Actually as it turns out there are a lot of booleans in the various native library structures, several hundred of them in fact! It would be nice to preserve the intention of the boolean fields, rather than replacing them all with int
just because the implementation enforces that restriction. So I spent some time looking into JNA type conversion...
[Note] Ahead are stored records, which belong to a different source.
==> src/include/dia_pkg.sv <==
// package: constants, types and register map of the digital input function unit
package dia_pkg;
  // ==========================================================
  // inputs and timing
  localparam int NUM_IN = 2;
  localparam int CLK_HZ = 25000000;
  localparam int SEC_CYCLES = CLK_HZ;
  localparam int DEBOUNCE_US = 1000;
  localparam int DEBOUNCE_CYCLES = (CLK_HZ / 1000000) * DEBOUNCE_US;
  localparam int SYNC_MAX_DEV_S = 30;
  localparam int SYNC_MISS_MIN = 20;
  localparam int SYNC_MISS_S = SYNC_MISS_MIN * 60;
  localparam logic [5:0] SEC_PER_MIN = 6'h3c;
  // ==========================================================
  // register byte offsets
  localparam logic [7:0] OFS_CFG0 = 8'h00;
  localparam logic [7:0] OFS_CFG1 = 8'h04;
  localparam logic [7:0] OFS_CTRL = 8'h08;
  localparam logic [7:0] OFS_EVT = 8'h0c;
  localparam logic [7:0] OFS_CNT0 = 8'h10;
  localparam logic [7:0] OFS_CNT1 = 8'h14;
  localparam logic [7:0] OFS_STAT = 8'h18;
  // ==========================================================
  // field positions
  localparam int CFG_MODE_BIT = 4;
  localparam int CFG_UNIT_LSB = 5;
  localparam int CFG_TGT_LSB = 7;
  localparam int CFG_IDX_LSB = 10;
  localparam int CFG_PPU_LSB = 16;
  localparam int EVT_STATUS_LSB = 0;
  localparam int EVT_MISS_LSB = 2;
  localparam int EVT_SYNC_LSB = 4;
  localparam logic [9:0] PPU_MIN = 10'h001;
  localparam logic [9:0] PPU_MAX = 10'h3e7;
  localparam logic [31:0] CFG_RESET = 32'h0001_0000;
  localparam logic [31:0] CTRL_RESET = 32'h0000_0000;
  // ==========================================================
  // types
  typedef enum logic [3:0] {
    ACT_NONE = 4'h0, ACT_WLOCK = 4'h1, ACT_PULSE = 4'h2, ACT_TARIFF = 4'h3,
    ACT_TSYNC = 4'h4, ACT_DSYNC = 4'h5, ACT_STATUS = 4'h6, ACT_STARTSTOP = 4'h7,
    ACT_COPYCLR = 4'h8, ACT_RESET = 4'h9
  } dia_action_t;
  typedef enum logic [2:0] {
    TGT_PROC_PULSE = 3'h0, TGT_PULSE_ALL = 3'h1, TGT_PULSE_ONE = 3'h2,
    TGT_PROC_ALL = 3'h3, TGT_PROC_ONE = 3'h4
  } dia_target_t;
  typedef enum logic [1:0] {
    UNIT_KWH = 2'h0, UNIT_KVARH = 2'h1, UNIT_TEXT = 2'h2
  } dia_unit_t;
  // spare fields pad the word so ppu sits at CFG_PPU_LSB and byte lanes stay in range
  typedef struct packed {
    logic [5:0] spare_hi;
    logic [9:0] ppu;
    logic [1:0] spare_lo;
    logic [3:0] idx;
    dia_target_t target;
    dia_unit_t unit;
    logic edge_mode;
    dia_action_t action;
  } dia_cfg_t;
  typedef struct packed {
    logic run;
    logic copy;
    logic clear;
    dia_target_t target;
    logic [3:0] idx;
  } dia_ctr_t;
endpackage : dia_pkg

==> src/logic/dia_unit.sv <==
// digital input function unit: filtering, actions, counters and wishbone registers
//
// Function
// Two inputs, 0.0 and 0.1, each with its own action setting.
// Action none ignores the input; none is the reset default.
// Write-lock action: active input level blocks settings writes.
// Pulse action counts pulses arriving on the input.
// Tariff action: low tariff while active, high while inactive.
// Minute-sync pulse snaps internal clock to minute within thirty seconds.
// Minute-sync: event when twenty minutes pass without a pulse.
// Sync correction held while date/time screen is open.
// Demand-sync action marks demand period boundaries.
// Status action: one event per input transition.
// Start/stop: targets run while active, halt while inactive.
// Copy-and-clear: on rising input copy targets then clear them.
// Reset action clears targets on each rising input.
// Mode picks whole pulses or single edges; pulses default.
// Counter steps once per configured pulses, 1 to 999, default 1.
// Counted unit: active, reactive energy or user text unit.
// Pulse targets and process-and-pulse accept only reset.
// All-process target takes all three; single process not start/stop.
// Linked user counter shown whatever action, only with expansion fitted.
// Inputs synchronised and debounced before level or edge use.
// Source holds each level long enough to pass the filter.
`timescale 1ns/1ps
`default_nettype none
module dia_unit #(
  parameter int SEC_CYCLES = dia_pkg::SEC_CYCLES,
  parameter int DEBOUNCE_CYCLES = dia_pkg::DEBOUNCE_CYCLES
) (
  // clock and reset
  input wire logic sys_clk,
  input wire logic sys_rst,
  // wishbone slave
  input wire logic wb_cyc_i,
  input wire logic wb_stb_i,
  input wire logic wb_we_i,
  input wire logic [7:0] wb_adr_i,
  input wire logic [3:0] wb_sel_i,
  input wire logic [31:0] wb_dat_i,
  output logic [31:0] wb_dat_o,
  output logic wb_ack_o,
  // field inputs and system status
  input wire logic [1:0] din,
  input wire logic expansion_present,
  // functions
  output logic settings_locked,
  output logic tariff_low,
  output logic demand_sync,
  output logic minute_advance,
  output logic [5:0] clock_sec,
  output logic [1:0] status_event,
  output logic [1:0] sync_lost_event,
  output logic [1:0] count_step,
  output dia_pkg::dia_ctr_t [1:0] ctr_ctl
);
  // ==========================================================
  // functions
  function automatic logic [9:0] clamp_ppu(input logic [9:0] v);
    if (v < dia_pkg::PPU_MIN) begin
      return dia_pkg::PPU_MIN;
    end else if (v > dia_pkg::PPU_MAX) begin
      return dia_pkg::PPU_MAX;
    end
    return v;
  endfunction : clamp_ppu

  // target/action legality table
  function automatic logic tgt_ok(input dia_pkg::dia_action_t a, input dia_pkg::dia_target_t t);
    case (t)
      dia_pkg::TGT_PROC_ALL: tgt_ok = 1'b1;
      dia_pkg::TGT_PROC_ONE: tgt_ok = (a != dia_pkg::ACT_STARTSTOP);
      dia_pkg::TGT_PROC_PULSE, dia_pkg::TGT_PULSE_ALL, dia_pkg::TGT_PULSE_ONE: begin
        tgt_ok = (a == dia_pkg::ACT_RESET);
      end
      default: tgt_ok = 1'b0;
    endcase
  endfunction : tgt_ok

  // ==========================================================
  // state
  dia_pkg::dia_cfg_t [1:0] cfg_q, cfg_d;
  logic dt_edit_q, dt_edit_d;
  logic [5:0] evt_q, evt_d;
  logic [1:0] s1_q, s2_q, filt_q, filt_d, prev_q, prev_d;
  logic [15:0] deb_q [2];
  logic [15:0] deb_d [2];
  logic [9:0] pre_q [2];
  logic [9:0] pre_d [2];
  logic [31:0] cnt_q [2];
  logic [31:0] cnt_d [2];
  logic [10:0] miss_q [2];
  logic [10:0] miss_d [2];
  logic [24:0] sub_q, sub_d;
  logic [5:0] sec_q, sec_d;
  logic pend_q, pend_d;
  logic ack_q, ack_d;
  logic [31:0] rdat_q, rdat_d;
  logic lock_q, lock_d, tariff_q, tariff_d, dsync_q, dsync_d, madv_q, madv_d;
  logic [1:0] stev_q, stev_d, lost_q, lost_d, step_q, step_d;
  dia_pkg::dia_ctr_t [1:0] ctl_q, ctl_d;
  logic [1:0] rise, fall;
  logic sec_tick, sync_pulse, wr, rd;

  assign wr = wb_cyc_i & wb_stb_i & wb_we_i & ~ack_q;
  assign rd = wb_cyc_i & wb_stb_i & ~wb_we_i & ~ack_q;
  assign rise = filt_q & ~prev_q;
  assign fall = ~filt_q & prev_q;
  assign sec_tick = (sub_q == 25'(SEC_CYCLES - 1));

  // ==========================================================
  // input conditioning
  always_comb begin
    for (int i = 0; i < dia_pkg::NUM_IN; i++) begin
      filt_d[i] = filt_q[i];
      deb_d[i] = 16'h0000;
      // bounce restarts the count; a level must hold the full window
      if (s2_q[i] != filt_q[i]) begin
        if (deb_q[i] == 16'(DEBOUNCE_CYCLES - 1)) begin
          filt_d[i] = s2_q[i];
        end else begin
          deb_d[i] = deb_q[i] + 16'h0001;
        end
      end
    end
    prev_d = filt_q;
  end

  always_ff @(posedge sys_clk or posedge sys_rst) begin
    if (sys_rst) begin
      s1_q <= 2'h0;
      s2_q <= 2'h0;
      filt_q <= 2'h0;
      prev_q <= 2'h0;
      deb_q <= '{16'h0000, 16'h0000};
    end else begin
      s1_q <= din;
      s2_q <= s1_q;
      filt_q <= filt_d;
      prev_q <= prev_d;
      deb_q <= deb_d;
    end
  end

  // ==========================================================
  // actions
  always_comb begin
    lock_d = 1'b0;
    tariff_d = 1'b0;
    dsync_d = 1'b0;
    stev_d = 2'h0;
    step_d = 2'h0;
    sync_pulse = 1'b0;
    for (int i = 0; i < dia_pkg::NUM_IN; i++) begin
      pre_d[i] = pre_q[i];
      cnt_d[i] = cnt_q[i];
      ctl_d[i].target = cfg_q[i].target;
      ctl_d[i].idx = cfg_q[i].idx;
      ctl_d[i].run = 1'b0;
      ctl_d[i].copy = 1'b0;
      ctl_d[i].clear = 1'b0;
      case (cfg_q[i].action)
        dia_pkg::ACT_WLOCK: lock_d = lock_d | filt_q[i];
        dia_pkg::ACT_TARIFF: tariff_d = tariff_d | filt_q[i];
        dia_pkg::ACT_DSYNC: dsync_d = dsync_d | rise[i];
        dia_pkg::ACT_TSYNC: sync_pulse = sync_pulse | rise[i];
        dia_pkg::ACT_STATUS: stev_d[i] = rise[i] | fall[i];
        dia_pkg::ACT_PULSE: begin
          // edge mode counts both edges, pulse mode one per pulse
          if (rise[i] | (cfg_q[i].edge_mode & fall[i])) begin
            if (pre_q[i] >= clamp_ppu(cfg_q[i].ppu) - 10'h001) begin
              pre_d[i] = 10'h000;
              cnt_d[i] = cnt_q[i] + 32'h0000_0001;
              step_d[i] = 1'b1;
            end else begin
              pre_d[i] = pre_q[i] + 10'h001;
            end
          end
        end
        dia_pkg::ACT_STARTSTOP: begin
          ctl_d[i].run = filt_q[i] & tgt_ok(cfg_q[i].action, cfg_q[i].target);
        end
        dia_pkg::ACT_COPYCLR: begin
          // copy this cycle, clear the next: copy always sees old counts
          ctl_d[i].copy = rise[i] & tgt_ok(cfg_q[i].action, cfg_q[i].target);
          ctl_d[i].clear = ctl_q[i].copy;
        end
        dia_pkg::ACT_RESET: begin
          ctl_d[i].clear = rise[i] & tgt_ok(cfg_q[i].action, cfg_q[i].target);
        end
        default: begin
        end
      endcase
    end
  end

  // ==========================================================
  // minute clock and sync supervision
  always_comb begin
    sub_d = sec_tick ? 25'h0 : sub_q + 25'h1;
    sec_d = sec_q;
    madv_d = 1'b0;
    pend_d = pend_q | sync_pulse;
    if (sec_tick) begin
      sec_d = (sec_q == dia_pkg::SEC_PER_MIN - 6'h01) ? 6'h00 : sec_q + 6'h01;
    end
    // a full minute is at most thirty seconds off either way
    if (pend_q && !dt_edit_q) begin
      sub_d = 25'h0;
      sec_d = 6'h00;
      madv_d = (sec_q >= 6'(dia_pkg::SYNC_MAX_DEV_S));
      pend_d = sync_pulse;
    end
    lost_d = 2'h0;
    for (int i = 0; i < dia_pkg::NUM_IN; i++) begin
      miss_d[i] = miss_q[i];
      if (cfg_q[i].action != dia_pkg::ACT_TSYNC || rise[i]) begin
        miss_d[i] = 11'h000;
      end else if (sec_tick) begin
        if (miss_q[i] == 11'(dia_pkg::SYNC_MISS_S - 1)) begin
          miss_d[i] = 11'h000;
          lost_d[i] = 1'b1;
        end else begin
          miss_d[i] = miss_q[i] + 11'h001;
        end
      end
    end
  end

  // ==========================================================
  // wishbone registers
  always_comb begin
    cfg_d = cfg_q;
    dt_edit_d = dt_edit_q;
    evt_d = evt_q;
    ack_d = wb_cyc_i & wb_stb_i & ~ack_q;
    rdat_d = rdat_q;
    // settings only change while no lock input is active
    if (wr && !lock_q) begin
      if (wb_adr_i == dia_pkg::OFS_CFG0 || wb_adr_i == dia_pkg::OFS_CFG1) begin
        for (int b = 0; b < 4; b++) begin
          if (wb_sel_i[b]) begin
            cfg_d[wb_adr_i[2]][8*b +: 8] = wb_dat_i[8*b +: 8];
          end
        end
        // spare bits always read back as zero
        cfg_d[wb_adr_i[2]].spare_hi = 6'h00;
        cfg_d[wb_adr_i[2]].spare_lo = 2'h0;
      end else if (wb_adr_i == dia_pkg::OFS_CTRL && wb_sel_i[0]) begin
        dt_edit_d = wb_dat_i[0];
      end
    end
    if (wr && wb_adr_i == dia_pkg::OFS_EVT && wb_sel_i[0]) begin
      evt_d = evt_q & ~wb_dat_i[5:0];
    end
    // hardware set wins over a same-cycle clear
    evt_d[dia_pkg::EVT_STATUS_LSB +: 2] = evt_d[dia_pkg::EVT_STATUS_LSB +: 2] | stev_q;
    evt_d[dia_pkg::EVT_MISS_LSB +: 2] = evt_d[dia_pkg::EVT_MISS_LSB +: 2] | lost_q;
    for (int i = 0; i < dia_pkg::NUM_IN; i++) begin
      evt_d[dia_pkg::EVT_SYNC_LSB + i] = evt_d[dia_pkg::EVT_SYNC_LSB + i] |
        (pend_q & ~dt_edit_q & (cfg_q[i].action == dia_pkg::ACT_TSYNC));
    end
    if (rd) begin
      if (wb_adr_i == dia_pkg::OFS_CFG0) begin
        rdat_d = 32'(cfg_q[0]);
      end else if (wb_adr_i == dia_pkg::OFS_CFG1) begin
        rdat_d = 32'(cfg_q[1]);
      end else if (wb_adr_i == dia_pkg::OFS_CTRL) begin
        rdat_d = {31'h0, dt_edit_q};
      end else if (wb_adr_i == dia_pkg::OFS_EVT) begin
        rdat_d = {26'h0, evt_q};
      end else if (wb_adr_i == dia_pkg::OFS_CNT0) begin
        rdat_d = expansion_present ? cnt_q[0] : 32'h0;
      end else if (wb_adr_i == dia_pkg::OFS_CNT1) begin
        rdat_d = expansion_present ? cnt_q[1] : 32'h0;
      end else if (wb_adr_i == dia_pkg::OFS_STAT) begin
        rdat_d = {16'h0, pend_q, lock_q, filt_q, 6'h0, sec_q};
      end else begin
        rdat_d = 32'h0;
      end
    end
  end

  always_ff @(posedge sys_clk or posedge sys_rst) begin
    if (sys_rst) begin
      cfg_q <= {dia_pkg::CFG_RESET, dia_pkg::CFG_RESET};
      dt_edit_q <= 1'b0;
      evt_q <= 6'h00;
      ack_q <= 1'b0;
      rdat_q <= 32'h0;
      pre_q <= '{10'h000, 10'h000};
      cnt_q <= '{32'h0, 32'h0};
      miss_q <= '{11'h000, 11'h000};
      sub_q <= 25'h0;
      sec_q <= 6'h00;
      pend_q <= 1'b0;
      lock_q <= 1'b0;
      tariff_q <= 1'b0;
      dsync_q <= 1'b0;
      madv_q <= 1'b0;
      stev_q <= 2'h0;
      lost_q <= 2'h0;
      step_q <= 2'h0;
      ctl_q <= '0;
    end else begin
      cfg_q <= cfg_d;
      dt_edit_q <= dt_edit_d;
      evt_q <= evt_d;
      ack_q <= ack_d;
      rdat_q <= rdat_d;
      pre_q <= pre_d;
      cnt_q <= cnt_d;
      miss_q <= miss_d;
      sub_q <= sub_d;
      sec_q <= sec_d;
      pend_q <= pend_d;
      lock_q <= lock_d;
      tariff_q <= tariff_d;
      dsync_q <= dsync_d;
      madv_q <= madv_d;
      stev_q <= stev_d;
      lost_q <= lost_d;
      step_q <= step_d;
      ctl_q <= ctl_d;
    end
  end

  assign wb_ack_o = ack_q;
  assign wb_dat_o = rdat_q;
  assign settings_locked = lock_q;
  assign tariff_low = tariff_q;
  assign demand_sync = dsync_q;
  assign minute_advance = madv_q;
  assign clock_sec = sec_q;
  assign status_event = stev_q;
  assign sync_lost_event = lost_q;
  assign count_step = step_q;
  assign ctr_ctl = ctl_q;
endmodule : dia_unit
`default_nettype wire

==> config.mk <==
export PLATFORM = sky130hd
export DESIGN_NAME = dia_unit
export DESIGN_NICKNAME = d
export VERILOG_FILES = /design/src/include/dia_pkg.sv /design/src/logic/dia_unit.sv
export SDC_FILE = /design/constraint.sdc
export NUM_CORES = 1
export LEC_CHECK = 0
export CORE_MARGIN = 4
export CORE_UTILIZATION = 55
export CTS_CLUSTER_SIZE = 8
export DETAILED_ROUTE_END_ITERATION = 10
export DONT_BUFFER_PORTS = 1
export HOLD_SLACK_MARGIN = 0.15
export PLACE_DENSITY_LB_ADDON = 0.2
export SYNTH_ARGS = -nofsm -noshare
export SYNTH_HDL_FRONTEND = slang
export SYNTH_SLANG_ARGS = --single-unit
==> constraint.sdc <==
create_clock -name sys_clk -period 13.6 [get_ports sys_clk]
set_input_delay 2.72 -clock sys_clk [delete_from_list [all_inputs] [get_ports sys_clk]]
set_output_delay 2.72 -clock sys_clk [all_outputs]
set_load 0.005 [all_outputs]
==> impl_metrics.ini <==
[synthesis]
synth_top_area_share_pct = 51.1
syn-num-nets = 1564
synth-compound-area-share_pct = 11.7
syn_area_per_cell_um2 = 10.3
synth-adder-area-share_pct = 3.05
synthMuxAreaShare_pct = 4.22
ys_ff_latch = 312
yosysWarnings = 0
syn_area_mm2 = 0.0152
synthSimpleGateAreaFrac_pct = 19.6
synth_top_flop_cell = dfrtp_1
yosysSeqAreaShare_pct = 51.5
synth-edff-count = 0
synth_cell_types = 63
synth-xor-area-share_pct = 7.79
async_flop_share_pct = 100
yosys.area.top_type = dfrtp_1
synth_cells = 1475
synth_top_family_by_area = simple AND/OR/NAND/NOR gates
synth.area.top_cells = dfrtp_1, xor2_1, mux2_2

[global_routing]
antenna_found_initial = 0
overflow = 0
grt_pass1_vias = 11200
grt_pass1_wl_mm = 60.4
grt_start_max_net_pins = 104
track_usage_pct = 24.1

[drt]
wl_mm = 36.2
first_iter_violations = 878
avgViaCountPerCell = 6.24
postRouteAntennaNets = 0
wl_per_cell_um = 19.9
firstDrtPassIters = 6
drc = 0
vias = 11400

[timing]
final_hold_viol_count = 0
min_period_ns = 4.95
clock.fmax_ghz = 0.202
hold_slack_ns = 0.355
fin_crit_sh_pct = 36.4
rsz0062_at_grt = no
worstMarginPinSlew_ns = 1.28
drv_slew = 0
finalSetupViolCount = 0
maxSlewHeadroom_pct = 15.0
skew_ns = 0.0269
setup_tns_ns = 0

[worst_setup_path]
startpoint_type = input pin
required_ns = 14.02
crit_fanout = 28
cp.arrival_ns = 5.36
worst_setup_path_end_kind = register
crit_type = input pin to register

[floorplanning]
die_h_um = 174
start_util_pct = 56.2
rows = 60
core_mm2 = 0.0270
die-area_mm2 = 0.0303
fp.dieW_um = 174
ios = 121

[clock_tree]
postCtsSetupBuffers = 0
cts_root_buf = clkbuf_16
clkSinkCount = 312
hold_buffers = 0
clock_latency_ns = 0.54
clock_path_buffers = 3
htree_levels = 2
clk_pin_slew_ns = 0.05
cts_tree = built
cts.repair.resized = 0
cts_buffers = 44

[min_path]
hp-class = register to register

[place]
portBuffers = 0
placed_cell_area_mm2 = 0.0155
place_congestion = 0.848
dpl.hpwl_mm = 24.7

[finish]
fin_util_pct = 61.6
final_cell_mix = dfrtp_1, nor2_1, nand2_1
area_growth_syn_to_layout_pct = 9.76
final_cell_area_mm2 = 0.0167
nets = 1565
diodes = 0
final_common_cell = dfrtp_1
drive_gt1_share_pct = 9.05

[job]
cap_violations = 0

[pwr]
peakVddDrop_mv = 0.0994
leakagePower_nw = 7.25
power.density_mw_per_mm2 = 120

[outcome]
status = complete, no violations
==> cells in the mapped netlist, drive strengths merged, types with 13 or more instances <==
cell	n
inv	21
a22oi	64
nor2	145
nor2b	25
ha	37
nand2	120
o221ai	23
nor4	26
o21a	22
xnor2	59
and3	20
nand2b	15
or3	13
nor3	49
xor2	76
clkbuf	52
nand4	49
mux2	56
o21ai	44
a21oi	57
nand3	81
dfrtp	310
==> critical path, stage by stage <==
cell and delay, ns:
nor3_1 0.48, nand2b_1 0.10, buf_4 0.25, nor3_2 0.77, nand3_1 0.59, mux2_2 0.45
==> registers in the layout (all words and copies together), names as in the netlist, 6 cells and up <==
register and cells:
clock_sec 6, miss_q 22, evt_q 6, pre_q 20, cnt_q 64, sub_q 25
cfg_q 64, deb_q 32, wb_dat_o 32, ctr_ctl 20
==> stage by stage <==
| stage | instances | power, mW | worst slack, ns |
|---|---|---|---|
| 2_1_floorplan | 1475 | 1.05 | 2.25 |
| 3_3_place_gp | 1771 | 1.07 | 8.23 |
| 5_1_grt | 1821 | 2.08 | 8.52 |
| 6_report | 1821 | 2.01 | 8.65 |
| 4_1_cts | 1821 | 2.02 | 8.71 |
| 3_5_place_dp | 1771 | 1.07 | 8.14 |
==> report_power, final <==
group          switching (mW)  total, mW  internal, mW
combinational          0.0656     0.0920        0.0264
sequential             0.0151      0.962         0.947
clock                   0.379      0.951         0.572
==> layout make-up <==
class,instances,area (um2)
Fill cell,2224,10400
Tap cell,341,427
Sequential cell,312,7810
Multi-Input combinational cell,1082,7070
Clock buffer,49,1120
Inverter,21,86.3
Clock inverter,1,30.0
Timing Repair Buffer,15,113
==> logic make-up after synthesis <==
| logic type | Yosys count |
|---|---|
| flops | 312 |
| compound gates | 266 |
| xor+xnor | 135 |
| mux | 57 |
| buf+inv | 81 |
| fa+ha+maj | 37 |
| simple gates | 587 |
==> path summary, 6_finish.rpt <==
path | to | startpoint | slack [ns] | cells past startpoint
setup reg to reg | cnt_q[61] | cfg_q[21] | 9.07 | 15
min in group asynchronous | cfg_q[61] | sys_rst | 2.17 | 1
hold / removal | s2_q[1] | s1_q[1] | 0.35 | 0
hold reg to reg | s2_q[1] | s1_q[1] | 0.35 | 0
setup / recovery | cfg_q[7] | wb_adr_i[7] | 8.65 | 6
max in group asynchronous | cnt_q[15] | sys_rst | 9.07 | 3
==> layer usage <==
| layer | vias to the layer above | global-route usage [%] | share of wire (%) |
|---|---|---|---|
| li1 | 5333 | - | - |
| met2 | 309 | 38.1 | 48 |
| met1 | 5654 | 34.5 | 45 |
| met4 | 0 | 6.47 | 2.3 |
| met5 | - | 0 | 0 |
| met3 | 64 | 4.68 | 5.2 |
No activity file was read; power rests on OpenSTA's default activity.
JNA supports mapping of custom types using a TypeMapper
passed as an additional argument to Native::load
when the native library is created. Custom type mappings are defined using the Java-to/from-native converter interface TypeConverter
.
Defining a custom boolean wrapper that maps Java boolean
to/from a C int
with 1=true and 0=false is fairly straight-forward:
public final class VulkanBoolean {
static final TypeConverter MAPPER = new TypeConverter() {
@Override
public Class<?> nativeType() {
return Integer.class;
}
@Override
public Object toNative(Object value, ToNativeContext context) {
if(value == null) {
return VulkanBoolean.FALSE.toInteger();
}
else {
final VulkanBoolean bool = (VulkanBoolean) value;
return bool.toInteger();
}
}
@Override
public Object fromNative(Object nativeValue, FromNativeContext context) {
if(nativeValue == null) {
return VulkanBoolean.FALSE;
}
else {
final int value = (int) nativeValue;
return value == 1 ? VulkanBoolean.TRUE : VulkanBoolean.FALSE;
}
}
};
public static final VulkanBoolean TRUE = VulkanBoolean(true);
public static final VulkanBoolean FALSE = VulkanBoolean(false);
private final boolean value;
private VulkanBoolean(boolean value) {
this.value = value;
}
public boolean value() {
return value;
}
public int toInteger() {
return value ? 1 : 0;
}
}
The type mapper(s) are registered thus:
final DefaultTypeMapper mapper = new DefaultTypeMapper();
mapper.addTypeConverter(VulkanBoolean.class, VulkanBoolean.MAPPER);
...
final Map<String, Object> options = new HashMap<>();
options.put(Library.OPTION_TYPE_MAPPER, mapper);
Native.load("vulkan-1", VulkanLibrary.class, options);
However this only works if the structure(s) in question is defined inside the JNA library interface - trivial if one is writing a small library with a handful of structures (which is usually the case) but a bit of a headache when you have several hundred methods and ~500 structures (that are code-generated).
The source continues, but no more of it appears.